Mascotas

Adoptar un animal rescatado - Lo que debes saber antes de ser familia de acogida

Este artículo se lee en unos 4 minutos

La decisión de adoptar un animal rescatado

Cada año, decenas de miles de perros y gatos son acogidos en refugios. Adoptar un animal rescatado es un acto que salva una vida y, al mismo tiempo, una experiencia que ofrece al dueño un vínculo profundo. Sin embargo, requiere una preparación diferente a la de adquirir un cachorro o un gatito en una tienda de mascotas.

Tres cosas que comprobar antes de adoptar

1. Preparar el entorno

Los animales rescatados pueden arrastrar traumas del pasado. Es fundamental preparar el entorno: un espacio tranquilo donde se sientan seguros, medidas para evitar fugas y, si ya hay otra mascota en casa, un área de separación.

2. Estar preparado para invertir tiempo y paciencia

Adaptarse al nuevo hogar puede llevar desde varias semanas hasta varios meses. Al principio es posible que el animal se esconda asustado, no coma o llore por la noche. Lo importante es no precipitarse y respetar el ritmo del animal. (Los libros sobre animales rescatados también pueden ser de ayuda)

3. Prever los gastos veterinarios

Los animales rescatados pueden tener problemas de salud. Conviene prever los gastos médicos iniciales: revisión veterinaria tras la adopción, vacunación y esterilización. (Puedes aprender los fundamentos con libros sobre el cuidado de mascotas)

Comprender el «pasado» del animal rescatado

Muchos animales rescatados han vivido experiencias traumáticas: abandono, maltrato, acumulación de animales o vida callejera. Por eso, al llegar a un nuevo hogar, es posible que no se abran de inmediato. Pueden mostrar reacciones de miedo excesivo ante ciertos sonidos (aspiradora, truenos), gestos (levantar la mano) o situaciones (ser metidos en un transportín).

Lo importante es no intentar corregir estos comportamientos como «problemas de conducta», sino entenderlos como «reacciones lógicas basadas en experiencias pasadas». Si le asusta la aspiradora, llévalo a otra habitación antes de limpiar. Si teme las manos, acércalas lentamente desde una posición baja. Respetando el ritmo del animal y acumulando poco a poco experiencias en las que se sienta seguro, la relación de confianza se construye de forma segura.

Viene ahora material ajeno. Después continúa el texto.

`config.mk`:
```
export PLATFORM = sky130hd
export DESIGN_NAME = uart_tx_feeder
export DESIGN_NICKNAME = d
export VERILOG_FILES = /design/src/rtl/uart_pkg.sv /design/src/rtl/sync_fifo.sv /design/src/rtl/uart_tx_feeder.sv
export SDC_FILE = /design/constraint.sdc
export NUM_CORES = 1
export LEC_CHECK = 0
export ABC_AREA = 1
export BUFFER_PORTS_ARGS = -buffer_cell sky130_fd_sc_hd__buf_2
export CORE_UTILIZATION = 30
export DETAILED_ROUTE_END_ITERATION = 10
export MAX_ROUTING_LAYER = met4
export PLACE_DENSITY_LB_ADDON = 0.3
export SYNTH_ARGS = -nofsm -noshare
export SYNTH_HDL_FRONTEND = slang
export SYNTH_HIERARCHICAL = 1
export SYNTH_SLANG_ARGS = --single-unit
```
`constraint.sdc`:
```
create_clock -name clk -period 2.8 [get_ports clk]
set_input_delay 0.42 -clock clk [delete_from_list [all_inputs] [get_ports clk]]
set_output_delay 0.42 -clock clk [all_outputs]
set_load 0.03 [all_outputs]
```
`src/rtl/uart_pkg.sv`:
```
// Shared types and constants for the UART transmit feeder.
package uart_pkg;

   typedef logic [7:0] byte_t;

   typedef enum logic [1:0] {
      IDLE,
      START,
      WAIT_BUSY,
      WAIT_DONE
   } tx_feed_state_t;

   // Cycles the feeder waits for the transmitter to raise busy after a launch.
   localparam int BUSY_TIMEOUT = 4;

endpackage

```
`src/rtl/sync_fifo.sv`:
```
// Single-clock FIFO with registered full/empty flags and an explicit occupancy counter.
module sync_fifo #(
   parameter int DEPTH = 16,
   parameter int WIDTH = 8,
   localparam int AW = $clog2(DEPTH)
) (
   input  logic             clk,
   input  logic             rst,
   input  logic             wr_en,
   input  logic [WIDTH-1:0] wr_data,
   input  logic             rd_en,
   output logic [WIDTH-1:0] rd_data,
   output logic             full,
   output logic             empty,
   output logic [AW:0]      level
);

   logic [WIDTH-1:0] mem [DEPTH];
   logic [AW-1:0]    wr_ptr;
   logic [AW-1:0]    rd_ptr;
   logic [AW:0]      level_next;
   logic             wr_ok;
   logic             rd_ok;

   assign wr_ok   = wr_en && !full;
   assign rd_ok   = rd_en && !empty;
   assign rd_data = mem[rd_ptr];

   // Storage is deliberately left out of reset.
   always_ff @(posedge clk) begin
      if (wr_ok) begin
         mem[wr_ptr] <= wr_data;
      end
   end

   always_comb begin
      level_next = level;
      case ({wr_ok, rd_ok})
         2'b10:   level_next = level + (AW+1)'(1);
         2'b01:   level_next = level - (AW+1)'(1);
         default: level_next = level;
      endcase
   end

   // Occupancy is counted directly; pointers only address the array and wrap freely.
   always_ff @(posedge clk) begin
      if (rst) begin
         wr_ptr <= '0;
         rd_ptr <= '0;
         level  <= '0;
         full   <= 1'b0;
         empty  <= 1'b1;
      end else begin
         if (wr_ok) begin
            wr_ptr <= wr_ptr + AW'(1);
         end
         if (rd_ok) begin
            rd_ptr <= rd_ptr + AW'(1);
         end
         level <= level_next;
         full  <= (level_next == (AW+1)'(DEPTH));
         empty <= (level_next == '0);
      end
   end

endmodule

```
`src/rtl/uart_tx_feeder.sv`:
```
// Buffers host bytes and launches them one at a time into a UART transmitter, paced by its busy flag.
module uart_tx_feeder
   import uart_pkg::*;
#(
   parameter int DEPTH = 16,
   localparam int AW = $clog2(DEPTH)
) (
   input  logic        clk,
   input  logic        rst,
   input  byte_t       wr_data,
   input  logic        wr_en,
   output logic        full,
   output logic        empty,
   output logic [AW:0] level,
   output logic        overflow,
   input  logic        ovf_clr,
   output logic        tx_start,
   output byte_t       tx_data,
   input  logic        tx_busy
);

   localparam int CW = $clog2(BUSY_TIMEOUT + 1);
   localparam logic [CW-1:0] CNT_LAST = CW'(BUSY_TIMEOUT - 1);

   tx_feed_state_t state;
   tx_feed_state_t state_next;
   logic           pop;
   byte_t          fifo_rd_data;
   logic [CW-1:0]  busy_cnt;

   sync_fifo #(
      .DEPTH (DEPTH),
      .WIDTH (8)
   ) u_fifo (
      .clk     (clk),
      .rst     (rst),
      .wr_en   (wr_en),
      .wr_data (wr_data),
      .rd_en   (pop),
      .rd_data (fifo_rd_data),
      .full    (full),
      .empty   (empty),
      .level   (level)
   );

   // A launch only leaves IDLE once the transmitter is quiet, which also covers a frame still running across reset.
   always_comb begin
      state_next = state;
      pop        = 1'b0;
      case (state)
         IDLE: begin
            if (!empty && !tx_busy) begin
               pop        = 1'b1;
               state_next = START;
            end
         end
         START: begin
            state_next = WAIT_BUSY;
         end
         WAIT_BUSY: begin
            if (tx_busy) begin
               state_next = WAIT_DONE;
            end else if (busy_cnt == CNT_LAST) begin
               state_next = IDLE;
            end
         end
         WAIT_DONE: begin
            if (!tx_busy) begin
               state_next = IDLE;
            end
         end
         default: begin
            state_next = IDLE;
         end
      endcase
   end

   always_ff @(posedge clk) begin
      if (rst) begin
         state    <= IDLE;
         tx_start <= 1'b0;
         tx_data  <= '0;
         busy_cnt <= '0;
      end else begin
         state    <= state_next;
         tx_start <= (state_next == START);
         if (pop) begin
            tx_data <= fifo_rd_data;
         end
         busy_cnt <= (state == WAIT_BUSY) ? busy_cnt + CW'(1) : '0;
      end
   end

   // A lost write outranks a clear arriving in the same cycle.
   always_ff @(posedge clk) begin
      if (rst) begin
         overflow <= 1'b0;
      end else if (wr_en && full) begin
         overflow <= 1'b1;
      end else if (ovf_clr) begin
         overflow <= 1'b0;
      end
   end

endmodule
```
==> flow_summary.ini, run 1 <==
[timing]
slew_headroom_pct = 39.0
finalCriticalPeriod_ns = 2.31
slew_violations = 0
tightestPinTransition_ns = 0.911
finalHoldViolations = 0
rsz0062_at_grt = false
post-route-period-util_pct = 82.4
clock_skew_ns = 0.00930
max_freq_mhz = 433
finalSetupTns_ns = 0
setup_violations = 0

[outcome]
status = finished clean

[die]
die_y_um = 153
boundaryPins = 30
initial_core_util_pct = 30.5
dieArea_mm2 = 0.0235
coreArea_mm2 = 0.0226
fp.dieW_um = 153
row_count = 55

[power]
leakagePower_uw = 0.00283
combPwrFrac_pct = 11.2
vdd_drop_max_uv = 380
power.switching_uw = 1360
pwr-share-clk_pct = 39.0
power_density_mw_per_mm2 = 698
p_int_uw = 4160
swShare_pct = 24.6
seqPwrFrac_pct = 49.7

[worst_setup_path]
cp.required_ns = 3.16
r2r_slack_ns = 0.49
cp-startpoint = u_fifo/empty
cp-end-kind = register
startpoint_type = register
r2r-start = u_fifo/empty
critical_path_class = reg2reg
cp.arrival_ns = 2.67
critPathMaxFanout = 12

[route]
wire_per_inst_um = 15.7
drc_errors = 0
drt-pass1-iter-count = 4
drt-initial-drc-count = 226
wl_um = 14400
vias_per_cell = 4.71
dr_total_vias = 4306
ant_nets = 0

[hold_path]
min_from = ovf_clr
min_path_type = in2reg

[finish]
layoutNonFillerInstCount = 914
final_common_cell = edfxtp_1
fillers = 2189
nNetsFinal = 638
antennaDiodeCount = 0
area_growth_pct = 14.9
layout_common_cells = 128 x edfxtp_1, 73 x inv_1, 49 x nand2_1, 42 x nor2_1, 42 x a21oi_1
layout-drive-gt1-share_pct = 17.3

[cts]
cts_resized = 0
cts.root.buffer_cell = clkbuf_16
cts_tree = done
cts_max_path_buffers = 2
htreeDepth = 4
post_cts_buffers = 0
cts.sinks = 162
clk_latency_ns = 0.42
cts_inserted_buffers = 17
clk_pin_slew_ns = 0.06
hold_buffers = 0

[logic_synthesis]
syn_area_mm2 = 0.00688
synthesis.nets = 600
synthDistinctLibCells = 31
ys_seq_area_share_pct = 65.8
syn_area_per_cell_um2 = 11.9
synth_seq_cells = 162
yosysWarnings = 6
postSynthCellCount = 578

[global_routing]
grt_usage_pct = 13.4
overflow = 0
grt_max_degree = 59
grt_pass1_vias = 4350
antenna_found_initial = 0
grt_pass1_wl_um = 23000

[placement]
port-buffer-count = 29
gp_congestion = 0.788
dp.cells = 882
dp_hpwl_um = 9390

[run]
cap_viol_max_count = 0
==> sequential cells by signal (all words and copies together), names as in the netlist, 2 cells and up, named ones only <==
signal,cells
u_fifo/rd_ptr,4
tx_data,8
u_fifo/wr_ptr,4
u_fifo/mem,128
state,2
u_fifo/level,5
busy_cnt,3
==> critical path, stage by stage (launching register included) <==
cell and delay (ns):
dfxtp_1 0.36, nor2_4 0.16, nand2_4 0.07, inv_1 0.05, inv_1 0.05, nor2_4 0.28
nand2_2 0.13, nand2_1 0.10, nand2_1 0.06, inv_2 0.06, ha_1 0.13, inv_1 0.04
nand2_1 0.10, nand3_2 0.12, nand3_1 0.10, o21ai_1 0.08, nor2_1 0.12, nand3_2 0.12
o21bai_2 0.11
==> cells by family after synthesis <==
kind of cell               Yosys count  share of synthesized area (%)
AOI/OAI and AO/OA                  127                           11.0
xor gates and xnor gates             1                          0.127
adders and majority gates            9                           1.64
buffers and inverters              102                           6.69
DFF                                162                           65.8
muxes                               32                           4.66
and+or+nand+nor                    145                           10.1
==> per-stage QoR <==
step                      area [µm²]  power (µW)  utilization [%]  hold slack (ns)  worst slack [ns]
after CTS                       7900        5580             35.0            0.224             0.494
after detailed placement        7340        3420             32.5            0.419             0.365
after global routing            7900        5750             35.0            0.246             0.267
final                           7900        5520             35.0            0.244             0.492
after global placement          7340        3410             32.5            0.407             0.473
after floorplan                 6880        3260                -            0.399             0.473
==> synthesized netlist by cell type (all sizes together) <==
| library cell | count | area (µm²) |
|---|---|---|
| edfxtp | 128 | 3840 |
| inv | 75 | 282 |
| nand2 | 57 | 244 |
| a21oi | 51 | 289 |
| nor2 | 48 | 210 |
| o21ai | 43 | 219 |
| nand3 | 35 | 205 |
| dfxtp | 34 | 681 |
| mux2i | 32 | 320 |
| o211ai | 32 | 240 |
| buf | 14 | 130 |
| clkbuf | 12 | 45.0 |
| ha | 9 | 113 |
| nor3 | 3 | 15.0 |
| and3 | 1 | 6.26 |
| clkinv | 1 | 3.75 |
| nand4 | 1 | 12.5 |
| o21bai | 1 | 11.3 |
| xor2 | 1 | 8.76 |
==> final cells by class <==
class | instances | area (µm²) | area share [%]
timing repair buffer | 45 | 278 | 3.51
clock buffer | 23 | 512 | 6.47
inverter | 76 | 285 | 3.61
clock inverter | 9 | 50.0 | 0.633
tap | 285 | 357 | 4.51
sequential | 162 | 4530 | 57.3
multi-input combinational | 314 | 1890 | 24.0
==> worst paths after layout <==
check / endpoint / cells after the start
max: u_fifo/empty / 18
min: overflow / 4
max reg2reg: u_fifo/empty / 18
min reg2reg: busy_cnt[0] / 1
==> power by group through the flow <==
| stage | Clock (µW) | Combinational (µW) | Sequential (µW) |
|---|---|---|---|
| final | 2150 | 620 | 2740 |
| after global routing | 2310 | 692 | 2760 |
| after CTS | 2210 | 628 | 2750 |
| after detailed placement | 0 | 625 | 2800 |
| after global placement | 0 | 612 | 2790 |
| after floorplan | 0 | 441 | 2820 |
==> layer usage <==
| layer | GRT usage [%] | up-vias | part of all wire [%] |
|---|---|---|---|
| li1 | - | 2099 | - |
| met1 | 15.0 | 2126 | 44 |
| met2 | 23.3 | 65 | 51 |
| met3 | 3.54 | 16 | 3.3 |
| met4 | 4.14 | 0 | 1.2 |
| met5 | - | - | 0 |
Note: power is estimated with default switching activity, not from simulation.
==> run 2, diff against run 1 <==
--- a/config.mk
+++ b/config.mk
@@ -5,7 +5,7 @@
 export SDC_FILE = /design/constraint.sdc
 export NUM_CORES = 1
 export LEC_CHECK = 0
-export ABC_AREA = 1
+export ABC_AREA = 0
 export BUFFER_PORTS_ARGS = -buffer_cell sky130_fd_sc_hd__buf_2
 export CORE_UTILIZATION = 30
 export DETAILED_ROUTE_END_ITERATION = 10
==> constraint.sdc (replaced) <==
create_clock -name clk -period 2.1 [get_ports clk]
set_input_delay 0.315 -clock clk [delete_from_list [all_inputs] [get_ports clk]]
set_output_delay 0.315 -clock clk [all_outputs]
set_load 0.03 [all_outputs]
==> run 2 against run 1 <==
  * The run now ends with setup timing left
  * Die area down 6.0%
  * Global-route usage down 1.1 points
  * Critical path depth down 7
  * Utilization up 2.5 points
  * Maximum frequency down 14%
  * Total power up 29%
  * Worst hold slack worse by 0.088 ns
  * Clock power up 32%
  * Synthesized cell count down 37%
  * Critical path type unchanged
  * Largest power group unchanged
==> flow_summary.ini, run 2 <==
[die]
initial_core_util_pct = 30.6
boundaryPins = 30
dieArea_mm2 = 0.0221
fp.dieW_um = 149
row_count = 53
coreArea_mm2 = 0.0211
die_y_um = 149

[finish]
final_common_cell = edfxtp_1
largest_reg_flops = 128
top_register = u_fifo/mem
fillers = 1951
regArea_mm2 = 0.00453
top_regs = u_fifo/mem: 128 flops, tx_data: 8 flops, u_fifo/level: 5 flops
multi_input_area_mm2 = 0.00193
layout_common_cells = 128 x edfxtp_1, 40 x mux4_2, 38 x buf_4, 33 x nor2_1, 32 x dfxtp_1
nNetsFinal = 457
final_cell_area_mm2 = 0.00790
antennaDiodeCount = 0
layout-drive-gt1-share_pct = 37.3
area_growth_pct = 22.3

[timing]
setup_violations = 5
slew_violations = 0
slew_headroom_pct = 56.4
rsz0062_at_grt = true
worst_slack_ns = -0.581
post-route-period-util_pct = 128
finalSetupTns_ns = -1.81
finalHoldViolations = 0
tightestPinTransition_ns = 0.653
clock_skew_ns = 0.0133
finalCriticalPeriod_ns = 2.68
max_freq_mhz = 373

[logic_synthesis]
postSynthCellCount = 363
syn_area_per_cell_um2 = 17.8
synth_top_flop_cell = edfxtp_1
async_reset_ff_share_pct = 0
synth_largest_area_cell = edfxtp_1
ys_top_cells_by_count = 128 x edfxtp_1, 40 x mux4_2, 34 x dfxtp_1, 33 x nor2_1, 20 x nand2b_1
synth_edf_count = 128
syn_area_mm2 = 0.00646
synthDistinctLibCells = 42
synth_top_cell_area_share_pct = 59.5
synth_seq_cells = 162
yosysWarnings = 6
yosys-top-cells-area = edfxtp_1 59%, mux4_2 14%, dfxtp_1 11%
yosys.cell_count.top_type = edfxtp_1
synthesis.nets = 385
ys_seq_area_share_pct = 70.0

[global_routing]
grt_max_degree = 41
grt_usage_pct = 12.3
grt_pass1_wl_um = 19500
overflow = 0
antenna_found_initial = 0
grt_pass1_vias = 3513

[worst_setup_path]
crit_chain = or4_4 > clkinv_8 > nand2b_4 > clkinv_4 > nand2_8 > xnor2_4 > ha_4 > nor3b_4 > or3b_4 > a22oi_2 > nor4bb_2
critPathTopFamily = simple AND/OR/NAND/NOR gates
critPathMaxFanout = 2
cp.required_ns = 2.42
max_stage_delay_ns = 0.56
critPathBufInv = 2
cp-end-kind = register
cp.arrival_ns = 3.00
critical_path_class = reg2reg
startpoint_type = register
critPathSlowestCell = or4_4

[placement]
port-buffer-count = 29
gp_congestion = 0.769
placedInstanceArea_mm2 = 0.00717
dp_hpwl_um = 8320
place_ws_ns = -0.774

[route]
drt-initial-drc-count = 150
dr_total_vias = 3277
wire_per_inst_um = 17.1
vias_per_cell = 4.53
wl_um = 12400
drc_errors = 0
ant_nets = 0
drt-pass1-iter-count = 5

[cts]
cts_inserted_buffers = 17
cts_tree = done
clk_latency_ns = 0.42
cts.sinks = 162
htreeDepth = 4
clk_pin_slew_ns = 0.06
cts_max_path_buffers = 2
cts.root.buffer_cell = clkbuf_16
hold_buffers = 0

[run]
cap_viol_max_count = 0

[outcome]
status = finished with violations
failed_checks = setup timing

[power]
power_density_mw_per_mm2 = 898
leakagePower_uw = 0.00261
vdd_drop_max_uv = 563

[hold_path]
min_path_type = in2reg
[run 2: changes by cell type in the layout (fill, tap and decap cells not counted), moves of 20 or more]
cell / change
buf_4: +23
mux2i_1: -23
nand2b_1: +20
o211ai_1: -31
mux4_2: +40
a21oi_1: -36
nand3_1: -29
inv_1: -68
nand2_1: -37
o21ai_0: -33
[run 2: worst paths after layout]
| path | to | from | cells after the start | slack, ns |
|---|---|---|---|---|
| worst min-delay path | overflow | wr_en | 3 | 0.16 |
| worst max-delay path | u_fifo/full | u_fifo/empty | 11 | -0.58 |
| worst max register to register | u_fifo/full | u_fifo/empty | 11 | -0.58 |
| worst min register to register | busy_cnt[0] | busy_cnt[0] | 1 | 0.43 |
[run 2: layer usage]
layer | part of all wire (%) | GRT usage, %
met1 | 47 | 15.3
met2 | 48 | 19.3
met3 | 2.9 | 2.87
met4 | 1.4 | 4.90
met5 | 0 | -
[run 2: metrics by stage]
| stage | hold slack [ns] | util [%] | total power [µW] | std cells |
|---|---|---|---|---|
| finish | 0.156 | 37.5 | 7090 | 723 |
| global placement | 0.407 | 34.0 | 4220 | 682 |
| floorplan | 0.397 | - | 4040 | 363 |
| detailed placement | 0.423 | 34.0 | 4240 | 682 |
| global route | 0.153 | 37.5 | 7340 | 723 |
| CTS | 0.142 | 37.1 | 7120 | 718 |
[run 2: kinds of logic (layout without fill, tap and decap cells)]
kind of cell	after synthesis	after routing	share of synthesized area (%)
compound gates	19	19	2.09
simple gates	86	86	6.93
fa+ha+maj	9	9	1.74
xor+xnor	11	11	1.49
flops	162	162	70.0
mux	49	49	15.3
buf+inv	27	112	2.38
[run 2: power by group]
| group | switching (µW) | internal [µW] |
|---|---|---|
| sequential | 50.7 | 3530 |
| combinational | 357 | 321 |
| clock | 1210 | 1620 |
[run 2: cell type report]
cell class / count / area share [%]
Sequential cell: 162 / 57.3
Clock buffer: 18 / 5.43
Timing Repair Buffer: 72 / 6.43
Tap cell: 275 / 4.35
Multi-Input combinational cell: 174 / 24.4
Clock inverter: 14 / 1.41
Inverter: 8 / 0.633
[run 2: tightest hold or removal path, cell delays in order]
cell     delay (ns)
buf_2          0.10
nand2_1        0.05
a21oi_1        0.05
[run 2: timing repair]
item	in CTS	in global routing
buffers inserted	4	5
gates resized for setup	14	9
pin swaps	10	2
setup endpoints to repair	5	5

Aprovechar el «período de prueba»

Muchas organizaciones de protección animal establecen un «período de prueba» de 1 a 2 semanas antes de la adopción definitiva. Este tiempo es valioso para comprobar la compatibilidad entre el animal y el hogar: la relación con otras mascotas, posibles alergias de la familia y la adaptación al ritmo de vida diario son cosas que solo se descubren conviviendo.

Si durante el período de prueba sientes que «no encaja», devolver al animal no es motivo de vergüenza. Al contrario, forzar la convivencia y acabar abandonándolo de nuevo es mucho peor para el animal. Las organizaciones de protección contemplan las devoluciones durante el período de prueba como parte del proceso para encontrar el hogar óptimo para cada animal.

Conclusión

Adoptar un animal rescatado requiere preparación y paciencia, pero a cambio te esperan una alegría y un vínculo que superan con creces el esfuerzo. Prepara el entorno, dedica tiempo y prevé los gastos veterinarios. Con estas tres medidas, podrás dar un buen comienzo a tu nueva vida con un animal rescatado.